A mí, al menos, también me han matado un poco. Los Putin de este mundo no quieren que conozcamos que ellos son los que infieren ese sufrimiento a la gente. En Rusia no permiten que veamos a esas madres destrozadas, a los niños muertos, a los hombres exhaustos tratando de defender su patria invadida. Por eso han matado a Renaud, y matarán, si pueden, a otros que están cumpliendo con su deber de informarnos. Felicité a Carlos Franganillo, de TVE, por un buen trabajo mostrando a los heroicos ucranianos resistiendo, y resistir es muchas veces no dejarse morir. «Qué envidia siento», le dije. Porque a cualquiera que tenga sangre de tinta periodística en las venas nos gustaría estar allí, denunciando la iniquidad de un criminal de guerra.

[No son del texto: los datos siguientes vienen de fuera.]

## src/rtl/reg16_shift_ctrl_if.sv

```systemverilog
// Client-side bundle of reg16_shift_ctrl: request, per-client load data and
// shift lengths in, grant / done / result / busy back out.
interface reg16_shift_ctrl_if #(
  parameter int WIDTH = 16,
  parameter int CNT_W = 5
);
  logic [1:0]       Req;
  logic [WIDTH-1:0] Data_A;
  logic [WIDTH-1:0] Data_B;
  logic [CNT_W-1:0] Len_A;
  logic [CNT_W-1:0] Len_B;
  logic [1:0]       Gnt;
  logic [1:0]       Done;
  logic [WIDTH-1:0] Result;
  logic             Busy;

  // Handshake: a client holds Req[i] (with its Data/Len stable) until the
  // controller accepts it in IDLE; Gnt[i] then marks ownership and a one-cycle
  // Done[i] qualifies Result. Req still high in the Done cycle is a new request.
  modport master (
    output Req, Data_A, Data_B, Len_A, Len_B,
    input  Gnt, Done, Result, Busy
  );

  modport slave (
    input  Req, Data_A, Data_B, Len_A, Len_B,
    output Gnt, Done, Result, Busy
  );
endinterface

```

## src/rtl/reg16_shift_ctrl.sv

```systemverilog
// Two-client sequencer for a shared load/shift register: LOAD, Len shifts, CAPT.
// Optional macro REG16_CTRL_RR_EN selects round-robin instead of fixed A-first priority.
module reg16_shift_ctrl #(
  parameter int WIDTH = 16,
  parameter int CNT_W = 5
) (
  input  logic              Clk,
  input  logic              Reset,
  reg16_shift_ctrl_if.slave bus,
  input  logic [WIDTH-1:0]  Reg_Q,
  output logic              Reg_Load,
  output logic              Reg_Shift_En,
  output logic [WIDTH-1:0]  Reg_D,
  output logic [1:0]        Dbg_State
);

  typedef enum logic [1:0] {
    ST_IDLE  = 2'd0,
    ST_LOAD  = 2'd1,
    ST_SHIFT = 2'd2,
    ST_CAPT  = 2'd3
  } state_t;

  localparam logic [CNT_W-1:0] LEN_MAX = CNT_W'(WIDTH);

  state_t           r_state;
  state_t           w_next;
  logic             r_owner;
  logic [WIDTH-1:0] r_data;
  logic [CNT_W-1:0] r_len;
  logic [CNT_W-1:0] r_cnt;
  logic [WIDTH-1:0] r_result;
  logic [1:0]       r_done;

  logic             w_accept;
  logic             w_pick_b;
  logic             w_load;
  logic             w_shift;
  logic             w_capt;
  logic [WIDTH-1:0] w_data_sel;
  logic [CNT_W-1:0] w_len_sel;
  logic [CNT_W-1:0] w_len_clamp;
  logic [1:0]       w_owner_oh;

`ifdef REG16_CTRL_RR_EN
  // r_rr_ptr = 0 prefers A, 1 prefers B; only consulted when both request.
  logic r_rr_ptr;

  always_comb begin
    w_pick_b = bus.Req[1];
    if (bus.Req == 2'b11) begin
      w_pick_b = r_rr_ptr;
    end
  end

  always_ff @(posedge Clk or negedge Reset) begin
    if (!Reset) begin
      r_rr_ptr <= 1'b0;
    end else if (w_accept) begin
      r_rr_ptr <= ~w_pick_b;
    end
  end
`else
  assign w_pick_b = bus.Req[1] & ~bus.Req[0];
`endif

  assign w_data_sel  = w_pick_b ? bus.Data_B : bus.Data_A;
  assign w_len_sel   = w_pick_b ? bus.Len_B  : bus.Len_A;
  assign w_len_clamp = (w_len_sel > LEN_MAX) ? LEN_MAX : w_len_sel;
  assign w_owner_oh  = r_owner ? 2'b10 : 2'b01;

  always_comb begin
    w_next   = r_state;
    w_accept = 1'b0;
    w_load   = 1'b0;
    w_shift  = 1'b0;
    w_capt   = 1'b0;
    case (r_state)
      ST_IDLE: begin
        if (|bus.Req) begin
          w_accept = 1'b1;
          w_next   = ST_LOAD;
        end
      end
      ST_LOAD: begin
        w_load = 1'b1;
        w_next = (r_len == '0) ? ST_CAPT : ST_SHIFT;
      end
      ST_SHIFT: begin
        w_shift = 1'b1;
        if (r_cnt == CNT_W'(1)) begin
          w_next = ST_CAPT;
        end
      end
      ST_CAPT: begin
        w_capt = 1'b1;
        w_next = ST_IDLE;
      end
      default: begin
        w_next = ST_IDLE;
      end
    endcase
  end

  always_ff @(posedge Clk or negedge Reset) begin
    if (!Reset) begin
      r_state <= ST_IDLE;
    end else begin
      r_state <= w_next;
    end
  end

  always_ff @(posedge Clk or negedge Reset) begin
    if (!Reset) begin
      r_owner <= 1'b0;
      r_data  <= '0;
      r_len   <= '0;
    end else if (w_accept) begin
      r_owner <= w_pick_b;
      r_data  <= w_data_sel;
      r_len   <= w_len_clamp;
    end
  end

  // Counter holds the remaining shifts including the current one.
  always_ff @(posedge Clk or negedge Reset) begin
    if (!Reset) begin
      r_cnt <= '0;
    end else if (w_load) begin
      r_cnt <= r_len;
    end else if (w_shift) begin
      r_cnt <= r_cnt - CNT_W'(1);
    end
  end

  always_ff @(posedge Clk or negedge Reset) begin
    if (!Reset) begin
      r_result <= '0;
      r_done   <= 2'b00;
    end else begin
      r_done <= w_capt ? w_owner_oh : 2'b00;
      if (w_capt) begin
        r_result <= Reg_Q;
      end
    end
  end

  assign Reg_Load     = w_load;
  assign Reg_Shift_En = w_shift;
  assign Reg_D        = r_data;
  assign Dbg_State    = r_state;

  assign bus.Gnt    = (r_state != ST_IDLE) ? w_owner_oh : 2'b00;
  assign bus.Done   = r_done;
  assign bus.Result = r_result;
  assign bus.Busy   = (r_state != ST_IDLE);

endmodule

```

## src/flat_wrapper.sv

```systemverilog
// flat-port wrapper written by rule: the top's interface ports become plain ports
module reg16_shift_ctrl_flat 
#(
  parameter int WIDTH = 16,
  parameter int CNT_W = 5
)
  (Clk, Reset, Reg_Q, Reg_Load, Reg_Shift_En, Reg_D, Dbg_State, bus_Req, bus_Data_A, bus_Data_B, bus_Len_A, bus_Len_B, bus_Gnt, bus_Done, bus_Result, bus_Busy);
  reg16_shift_ctrl_if #(.WIDTH(WIDTH), .CNT_W(CNT_W)) bus_i ();
  input  logic Clk;
  input  logic Reset;
  input  logic [WIDTH-1:0] Reg_Q;
  output logic Reg_Load;
  output logic Reg_Shift_En;
  output logic [WIDTH-1:0] Reg_D;
  output logic [1:0] Dbg_State;
  input wire logic [$bits(bus_i.Req)-1:0] bus_Req;
  input wire logic [$bits(bus_i.Data_A)-1:0] bus_Data_A;
  input wire logic [$bits(bus_i.Data_B)-1:0] bus_Data_B;
  input wire logic [$bits(bus_i.Len_A)-1:0] bus_Len_A;
  input wire logic [$bits(bus_i.Len_B)-1:0] bus_Len_B;
  output wire logic [$bits(bus_i.Gnt)-1:0] bus_Gnt;
  output wire logic [$bits(bus_i.Done)-1:0] bus_Done;
  output wire logic [$bits(bus_i.Result)-1:0] bus_Result;
  output wire logic [$bits(bus_i.Busy)-1:0] bus_Busy;
  assign bus_i.Req = bus_Req;
  assign bus_i.Data_A = bus_Data_A;
  assign bus_i.Data_B = bus_Data_B;
  assign bus_i.Len_A = bus_Len_A;
  assign bus_i.Len_B = bus_Len_B;
  assign bus_Gnt = bus_i.Gnt;
  assign bus_Done = bus_i.Done;
  assign bus_Result = bus_i.Result;
  assign bus_Busy = bus_i.Busy;
  reg16_shift_ctrl #(.WIDTH(WIDTH), .CNT_W(CNT_W)) u_core (.Clk(Clk), .Reset(Reset), .bus(bus_i), .Reg_Q(Reg_Q), .Reg_Load(Reg_Load), .Reg_Shift_En(Reg_Shift_En), .Reg_D(Reg_D), .Dbg_State(Dbg_State));
endmodule
```
--- config.mk ---
export PLATFORM = sky130hd
export DESIGN_NAME = mem_arbiter
export DESIGN_NICKNAME = d
export VERILOG_FILES = /design/src/rtl/riscv_mem_pkg.sv /design/src/rtl/mem_arbiter.sv
export SDC_FILE = /design/constraint.sdc
export NUM_CORES = 1
export LEC_CHECK = 0
export ABC_AREA = 1
export CAP_MARGIN = 5
export CORE_AREA = 2 2 117 119
export CTS_CLUSTER_SIZE = 16
export DETAILED_ROUTE_END_ITERATION = 8
export DIE_AREA = 0 0 119 121
export PLACE_DENSITY = 0.59
export SLEW_MARGIN = 0
export SYNTH_ARGS = -nofsm -noshare
export SYNTH_HDL_FRONTEND = slang
export SYNTH_SLANG_ARGS = --single-unit
--- constraint.sdc ---
create_clock -name clk -period 1.5 [get_ports clk]
set_input_delay 0.3 -clock clk [delete_from_list [all_inputs] [get_ports clk]]
set_output_delay 0.3 -clock clk [all_outputs]
set_load 0.1 [all_outputs]
===== src/rtl/shift_clock_ctrl.sv =====
// shift_clock_ctrl: run-time controller for the backscatter shift clock.
// Generates clock_out from a programmable half-period. Starts and stops are
// aligned so that a high phase always runs its full length. Half-period
// updates arrive over a valid/ready handshake and take effect on a toggle
// boundary, or at once while idle.
//
// Ports:
//   clock_in  - single clock, rising edge
//   reset     - synchronous, active-high
//   run       - level request: 1 = run, 0 = stop
//   cfg_valid - new half-period offered
//   cfg_half  - requested half-period (0 is rejected)
//   cfg_ready - a config can be accepted
//   cfg_err   - one-cycle pulse when a half-period of 0 is rejected
//   applied   - one-cycle pulse when a new half-period takes effect
//   clock_out - generated shift clock
//   edge_stb  - high in each cycle where clock_out holds a newly toggled value
//   busy      - controller is not idle
module shift_clock_ctrl #(
  parameter int unsigned CNT_W        = 12,
  parameter int unsigned DEFAULT_HALF = 5
) (
  input  logic             clock_in,
  input  logic             reset,
  input  logic             run,
  input  logic             cfg_valid,
  input  logic [CNT_W-1:0] cfg_half,
  output logic             cfg_ready,
  output logic             cfg_err,
  output logic             applied,
  output logic             clock_out,
  output logic             edge_stb,
  output logic             busy
);

  typedef enum logic [1:0] {
    IDLE     = 2'd0,
    RUN      = 2'd1,
    STOPPING = 2'd2
  } state_t;

  state_t           state;
  logic [CNT_W-1:0] counter;
  logic [CNT_W-1:0] active_half;
  logic [CNT_W-1:0] pending_half;
  logic             pending;

  logic accept;
  logic accept_ok;
  logic tog;

  assign cfg_ready = ~pending;
  assign busy      = (state != IDLE);
  assign accept    = cfg_valid & cfg_ready;
  assign accept_ok = accept & (cfg_half != '0);
  // active_half is never 0, so the subtraction cannot wrap.
  assign tog       = (counter == active_half - CNT_W'(1));

  always_ff @(posedge clock_in) begin
    if (reset) begin
      state        <= IDLE;
      counter      <= '0;
      clock_out    <= 1'b0;
      edge_stb     <= 1'b0;
      applied      <= 1'b0;
      cfg_err      <= 1'b0;
      pending      <= 1'b0;
      pending_half <= '0;
      active_half  <= CNT_W'(DEFAULT_HALF);
    end else begin
      edge_stb <= 1'b0;
      applied  <= 1'b0;
      cfg_err  <= accept & (cfg_half == '0);

      unique case (state)
        IDLE: begin
          counter   <= '0;
          clock_out <= 1'b0;
          // A config accepted on the very edge that entered IDLE is left
          // pending; it is applied here on the first idle cycle.
          if (pending) begin
            active_half <= pending_half;
            pending     <= 1'b0;
            applied     <= 1'b1;
          end else if (accept_ok) begin
            active_half <= cfg_half;
            applied     <= 1'b1;
          end
          if (run) state <= RUN;
        end

        RUN, STOPPING: begin
          if (state == RUN && !run && !clock_out) begin
            // Stop during a low phase: truncate it, no further toggle.
            state   <= IDLE;
            counter <= '0;
            if (pending) begin
              active_half <= pending_half;
              pending     <= 1'b0;
              applied     <= 1'b1;
            end else if (accept_ok) begin
              pending_half <= cfg_half;
              pending      <= 1'b1;
            end
          end else begin
            if (state == RUN && !run) state <= STOPPING;
            if (tog) begin
              counter   <= '0;
              clock_out <= ~clock_out;
              edge_stb  <= 1'b1;
              // Falling toggle with a stop requested ends the run. This
              // covers both STOPPING and a stop arriving on the toggle edge.
              if (clock_out && (state == STOPPING || !run)) state <= IDLE;
              if (pending) begin
                active_half <= pending_half;
                pending     <= 1'b0;
                applied     <= 1'b1;
              end
            end else begin
              counter <= counter + CNT_W'(1);
            end
            // Acceptance requires !pending, so this never collides with the
            // apply above; a toggle on the accept edge uses the old value.
            if (accept_ok) begin
              pending_half <= cfg_half;
              pending      <= 1'b1;
            end
          end
        end

        default: begin
          state     <= IDLE;
          counter   <= '0;
          clock_out <= 1'b0;
        end
      endcase
    end
  end

endmodule


===== config.mk =====
export PLATFORM = sky130hd
export DESIGN_NAME = shift_clock_ctrl
export DESIGN_NICKNAME = d
export VERILOG_FILES = /design/src/rtl/shift_clock_ctrl.sv
export SDC_FILE = /design/constraint.sdc
export NUM_CORES = 1
export LEC_CHECK = 0
export CAP_MARGIN = 10
export CORE_UTILIZATION = 40
export DETAILED_ROUTE_END_ITERATION = 7
export GPL_TIMING_DRIVEN = 1
export PLACE_DENSITY = 0.65
export SLEW_MARGIN = 15
export SYNTH_ARGS = -nofsm -noshare
export SYNTH_HDL_FRONTEND = slang
export SYNTH_SLANG_ARGS = --single-unit
export TNS_END_PERCENT = 30

===== constraint.sdc =====
create_clock -name clock_in -period 6 [get_ports clock_in]
set_input_delay 1.2 -clock clock_in [delete_from_list [all_inputs] [get_ports clock_in]]
set_output_delay 1.2 -clock clock_in [all_outputs]
set_load 0.01 [all_outputs]

==> results.md <==
### Drt
* 0 — remaining antenna violation count
* 4 — Pre-antenna DRT Iters
* 15.2 µm — wire per inst
* 0 — DRC violation count after routing
* 5.92 — via density per instance
* 2345 — vias post-DR
* 67 — initial detailed-routing violation count
* 6010 µm — drt total wl

### Synthesis
* 55 — Distinct cells, synth
* 340 — net count of the mapped netlist
* 31.4% — sequential share of the synthesized area
* dfxtp_1 — commonest register cell after synthesis
* 0% — Async S/R FF share, synth
* 0.00274 mm² — synthesized cell area
* 318 — Post-Synthesis Cells
* 0 — number of enable flip-flop cells after synthesis
* 0 — YS warnings
* 8.62 µm² — Synth Area per Inst
* 43 — flops & latches, synth

### Clock network
* 2 — H-tree levels
* 0.30 ns — clock latency on the worst-skew pair
* 2 — maximum buffer depth of the clock tree
* 0 — hold_buf cts
* 0 — Resized Gates After CTS
* 5 — CTS buffer count
* 43 — Clock Sink Count
* clkbuf_8 — Root Buffer
* built — clock tree from TritonCTS
* 0.09 ns — register clock-pin slew on the reported worst setup and hold paths
* 0 — Setup Buffers After CTS

### Finish
* 46.7% — Layout Utilization
* 340 — Final Net Count
* 7.84% — fraction of layout cells with a size suffix above 1
* 0 — number of antenna repair diodes
* dfxtp_1, mux2i_1, clkdlybuf4s50_1 — commonest cells after routing, fill and taps aside
* 10.6% — P&R area growth vs syn
* 396 — non-filler instance count after layout
* 624 — number of filler instances in the final layout
* dfxtp_1 — most common library cell in the layout ignoring fill and taps

### Floorplan
* 22 — num ports
* 42.2% — starting density of the core
* 0.00719 mm² — total die area
* 0.00649 mm² — Core Box Area
* 84.8 µm — die width
* 29 — site row count
* 84.8 µm — Chip Height

### Critical path
* register to register — type of the worst setup path
* 2.44 ns — worst reg2reg setup slack
* register — startpoint kind of the worst setup timing path
* 8 — depth of the most critical reg-to-reg path
* 6.14 ns — worst endpoint required time
* 3.71 ns — data arrival time at the worst-slack endpoint
* 13 — Max Fanout on Critical Path
* active_half[0] — origin of the critical flop-to-flop path
* counter[3] — capturing point of the worst reg2reg path
* register — crit end category

### STA
* 0 — number of failing setup endpoints in the final timing report
* 30.0% — worst slew margin relative to its limit
* 0 ns — setup total negative slack
* false — unrepaired setup endpoints after global routing
* 0.500 ns — worst hold margin
* 59.4% — final clock period utilization by the worst path
* 0.281 GHz — Fmax
* 1.05 ns — slew of the pin with the lowest slew margin
* 0 — final slew viol count
* 0 — Hold Fails Final Rpt
* 0.00582 ns — worst-case clock skew
* 3.56 ns — minimum period implied by the final worst setup slack

### Job
* 0 — max cap viols

### GRT
* 3.34% — met3 Track Usage GR
* 27.9% — met2 Track Usage GR
* 10600 µm — global-route wire length before repair
* 46 — largest net degree at the start of global routing
* 2134 — vias in the first global route
* 26.2% — global-route met1 utilization
* 0 — number of antenna violations at the first check in global routing
* 0 — total gr overflow
* met2 — global routing's busiest layer
* 18.1% — Global Route Usage Sum

### Placement
* 21 — quantity of I/O buffers inserted on ports
* 0.770 — GP Congestion
* 4240 µm — half-perimeter wire length of the detailed placement result
* 388 — cell total after placement

### Power and ir drop
* 238 mW/mm² — total power divided by cell area
* 0.000136 V — peak supply drop
* 721 µW — Power Total
* 0.982 nW — leak pwr

### Hold path
* pending_half[10] — end point of the most critical hold path
* register to register — path class of the lowest-slack min-delay path
* pending_half[10] — startpoint of the worst hold path
* 2 — count of cells along the worst hold path

### Outcome
* finished, final reports clean — status

-- worst max path at each step --
stage	slack (ns)	to	depth (start not counted)	from
6_report	2.44	counter[3]	8	active_half[0]
5_1_grt	2.04	counter[10]	8	active_half[0]
4_1_cts	2.37	counter[3]	8	active_half[0]
3_5_place_dp	2.22	active_half[9]	7	cfg_half[6]
3_3_place_gp	2.26	active_half[2]	7	cfg_half[6]
2_1_floorplan	3.16	active_half[10]	7	cfg_half[6]
-- where the power goes --
part | switching [mW] | internal [mW]
clock network | 0.107 | 0.0941
logic | 0.117 | 0.0801
registers | 0.0225 | 0.301
total | 0.246 | 0.475
-- per-stage QoR --
step	setup WS (ns)	cell area [µm²]
after floorplan	3.16	2740
after global placement	2.26	2920
after detailed placement	2.22	2920
after CTS	2.37	3020
after global routing	2.04	3030
final	2.44	3030
-- logic make-up (layout without fill, tap and decap cells) --
family,after synthesis,count (layout),share of synthesized area (%)
simple gates,112,112,23.7
compound gates,69,69,19.0
buf+inv,40,41,6.57
flops,43,43,31.4
xor+xnor,23,23,7.35
mux,25,25,9.27
fa+ha+maj,6,6,2.74
-- registers in the layout (all words and copies together), names as in the netlist --
name	cells
applied	1
pending	1
pending_half	12
cfg_err	1
edge_stb	1
clock_out	1
counter	12
active_half	12
state	2
-- routing by layer --
metal  wire, µm  vias to the layer above  share of wire [%]
li1           -                     1211                  -
met1       3130                     1086                 52
met2       2610                       39                 43
met3        192                        9                3.2
met4         76                        0                1.3
met5          0                        -                  0
-- critical path, stage by stage, from the launching register on --
cell,delay [ns]
dfxtp_1,0.37
inv_1,0.08
ha_1,0.24
or3b_2,0.52
nor4_1,0.36
o2bb2a_1,0.21
nand4bb_1,0.48
nor2_1,1.00
nor3_1,0.14
-- cell usage after synthesis (4+ instances only) --
| cell | instances | area share, % |
|---|---|---|
| a21oi_1 | 4 | 0.73 |
| a31oi_1 | 10 | 2.3 |
| and3_1 | 4 | 0.91 |
| clkbuf_1 | 20 | 2.7 |
| dfxtp_1 | 43 | 31 |
| ha_1 | 6 | 2.7 |
| inv_1 | 11 | 1.5 |
| mux2i_1 | 22 | 8.0 |
| nand2_1 | 9 | 1.2 |
| nand3_1 | 9 | 1.6 |
| nor2_1 | 21 | 2.9 |
| nor3_1 | 17 | 3.1 |
| nor4_1 | 18 | 4.1 |
| o2111ai_1 | 10 | 3.2 |
| o211ai_1 | 10 | 2.7 |
| o21a_1 | 4 | 1.1 |
| o21ai_0 | 7 | 1.3 |
| o22ai_1 | 4 | 0.91 |
| or3_1 | 14 | 3.2 |
| xnor2_1 | 14 | 4.5 |
| xor2_1 | 9 | 2.9 |
-- final cells by class --
| cell class | instances | area, µm² | area share, % |
|---|---|---|---|
| Timing Repair Buffer | 22 | 218 | 7.18 |
| Inverter | 11 | 41.3 | 1.36 |
| Clock inverter | 2 | 16.3 | 0.537 |
| Clock buffer | 6 | 82.6 | 2.72 |
| Multi-Input combinational cell | 235 | 1720 | 56.6 |
| Tap cell | 77 | 96.3 | 3.18 |
| Sequential cell | 43 | 861 | 28.4 |
Power figures use the tool's default switching activity.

Todas las víctimas de esta iniquidad son acreedoras a nuestro respeto, a nuestro dolor, de nuestras oraciones, recemos a quien recemos. Pero cuando matan a Renaud, o a los colegas mexicanos que denuncian el tráfico de droga, o a los turcos que osan criticar a Erdogan, o a los chinos, árabes, que no siguen las líneas rojas impuestas por los enemigos de la libertad de expresión, nos matan un poco a todos, que nos quedamos sin ellos. Y sin la verdad.